Thursday, July 7, 2011

BIA affirms denial of motion to supress

Matter of Lopez, 2011 WL 2607057, A099-762-480 (BIA June 22, 2011) (unpublished).

The BIA denied the noncitizen's motion to suppress.  The BIA found no right to access to counsel prior to DHS questioning.  The DHS's officers alleged yelling and other mistreatment did not amount to egregious conduct.  Even if the arrest was unlawful, the body of the respondent is not suppressible.  Plus, the noncitizen admitted alienage in his request for voluntary departure.

Padilla cases within the Sixth Circuit

Gomez v. Tennessee, 2011 WL 1797305 (Tenn. Crim. App. May  12, 2011): Padilla announced a new rule and would not be applied retroactively.  Petition for post-conviction relief for 1997 conviction denied.
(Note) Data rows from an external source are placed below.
## src/rtl/mode7_raster_scan.sv

```systemverilog
// mode7_raster_scan: VGA raster timing generator for the Mode7 mapper.
// Drives screen (x, y) to the mapper and aligns its colour with sync/blank through
// a PIPE_LAT-stage pipeline onto RGB332 DAC pins. The per-frame transform parameters
// are shadowed and only reload at the start of vertical blank.
module mode7_raster_scan #(
  parameter int unsigned H_VIS    = 640,
  parameter int unsigned H_FP     = 16,
  parameter int unsigned H_SYNC   = 96,
  parameter int unsigned H_BP     = 48,
  parameter int unsigned V_VIS    = 480,
  parameter int unsigned V_FP     = 10,
  parameter int unsigned V_SYNC   = 2,
  parameter int unsigned V_BP     = 33,
  parameter int unsigned PIPE_LAT = 2
) (
  input  logic        clk,
  input  logic        rst,
  input  logic        pix_ce,
  input  logic [7:0]  color_in,
  input  logic [9:0]  angle_in,
  input  logic [23:0] scalex_in,
  input  logic [23:0] scaley_in,
  input  logic [15:0] originx_in,
  input  logic [15:0] originy_in,
  input  logic [15:0] offsetx_in,
  input  logic [15:0] offsety_in,
  output logic [15:0] x,
  output logic [15:0] y,
  output logic [9:0]  angle,
  output logic [23:0] scalex,
  output logic [23:0] scaley,
  output logic [15:0] originx,
  output logic [15:0] originy,
  output logic [15:0] offsetx,
  output logic [15:0] offsety,
  output logic        hsync,
  output logic        vsync,
  output logic [2:0]  vga_r,
  output logic [2:0]  vga_g,
  output logic [1:0]  vga_b,
  output logic        frame_start
);

  localparam int unsigned H_TOT  = H_VIS + H_FP + H_SYNC + H_BP;
  localparam int unsigned V_TOT  = V_VIS + V_FP + V_SYNC + V_BP;
  localparam int unsigned HW     = $clog2(H_TOT);
  localparam int unsigned VW     = $clog2(V_TOT);
  localparam int unsigned H_SS   = H_VIS + H_FP;
  localparam int unsigned H_SE   = H_SS + H_SYNC;
  localparam int unsigned V_SS   = V_VIS + V_FP;
  localparam int unsigned V_SE   = V_SS + V_SYNC;
  localparam int unsigned LAST   = PIPE_LAT - 1;
  localparam logic [23:0] ONE_88 = 24'h000100;

  // Colour is blanked before entering the pipeline, so no separate active bit is carried.
  typedef struct packed {
    logic [7:0] color;
    logic       hs_n;
    logic       vs_n;
  } pix_t;

  localparam pix_t PIX_IDLE = '{color: 8'd0, hs_n: 1'b1, vs_n: 1'b1};

  logic [HW-1:0] h;
  logic [VW-1:0] v;
  logic          h_last;
  logic          v_last;
  logic          shadow_load;
  pix_t          raw;
  pix_t          pipe [PIPE_LAT];

  // Raw timing decode at the current counter position
  always_comb begin
    raw       = PIX_IDLE;
    raw.color = (h < HW'(H_VIS) && v < VW'(V_VIS)) ? color_in : 8'd0;
    raw.hs_n  = !(h >= HW'(H_SS) && h < HW'(H_SE));
    raw.vs_n  = !(v >= VW'(V_SS) && v < VW'(V_SE));
  end

  assign h_last      = (h == HW'(H_TOT - 1));
  assign v_last      = (v == VW'(V_TOT - 1));
  assign shadow_load = (h == '0) && (v == VW'(V_VIS));

  // Counters, alignment pipeline, parameter shadows and frame pulse
  always_ff @(posedge clk) begin
    if (rst) begin
      h           <= '0;
      v           <= '0;
      frame_start <= 1'b0;
      for (int i = 0; i < int'(PIPE_LAT); i++) pipe[i] <= PIX_IDLE;
      angle       <= 10'd0;
      scalex      <= ONE_88;
      scaley      <= ONE_88;
      originx     <= 16'd0;
      originy     <= 16'd0;
      offsetx     <= 16'd0;
      offsety     <= 16'd0;
    end else begin
      frame_start <= 1'b0;
      if (pix_ce) begin
        frame_start <= h_last && v_last;
        pipe[0]     <= raw;
        for (int i = 1; i < int'(PIPE_LAT); i++) pipe[i] <= pipe[i-1];
        if (shadow_load) begin
          angle   <= angle_in;
          scalex  <= scalex_in;
          scaley  <= scaley_in;
          originx <= originx_in;
          originy <= originy_in;
          offsetx <= offsetx_in;
          offsety <= offsety_in;
        end
        if (h_last) begin
          h <= '0;
          v <= v_last ? '0 : v + 1'b1;
        end else begin
          h <= h + 1'b1;
        end
      end
    end
  end

  assign x     = 16'(h);
  assign y     = 16'(v);
  assign hsync = pipe[LAST].hs_n;
  assign vsync = pipe[LAST].vs_n;
  assign vga_r = pipe[LAST].color[7:5];
  assign vga_g = pipe[LAST].color[4:2];
  assign vga_b = pipe[LAST].color[1:0];

endmodule
```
U.S. v. Lin, 2011 WL 197206 (W.D. Ky. Jan. 20, 2011): Padilla did not announce a new rule and therefore applies retroactively to 2007 conviction.  Petition for writ of coram nobis granted.

State v. Ikharo, 2011 WL 2201193 (Ohio App. June 7, 2011): Padilla not implicated where court gives required advisal concerning possible immigration consequences of conviction.  Motion denied.  (this is the same person as Ikharo v. Holder 614 F.3d 622 (6th Cir. 2010) (conviction for gross sexual imposition is an aggravated felony sex abuse of a minor) (see also http://6thcir.blogspot.com/2010/12/ohio-appellate-court-limits-padilla.html for another Ohio case)

Michigan v. Abbas, 2011 WL 2347622 (Mich. App. June 14, 2011): Without addressing the retroactivity of Padilla, the court remanded for an evidentiary hearing on whether the defendant's plea was knowing and voluntary where there was a misunderstanding concerning his eligibility for placement in the Holmes Youthful Trainee Act program.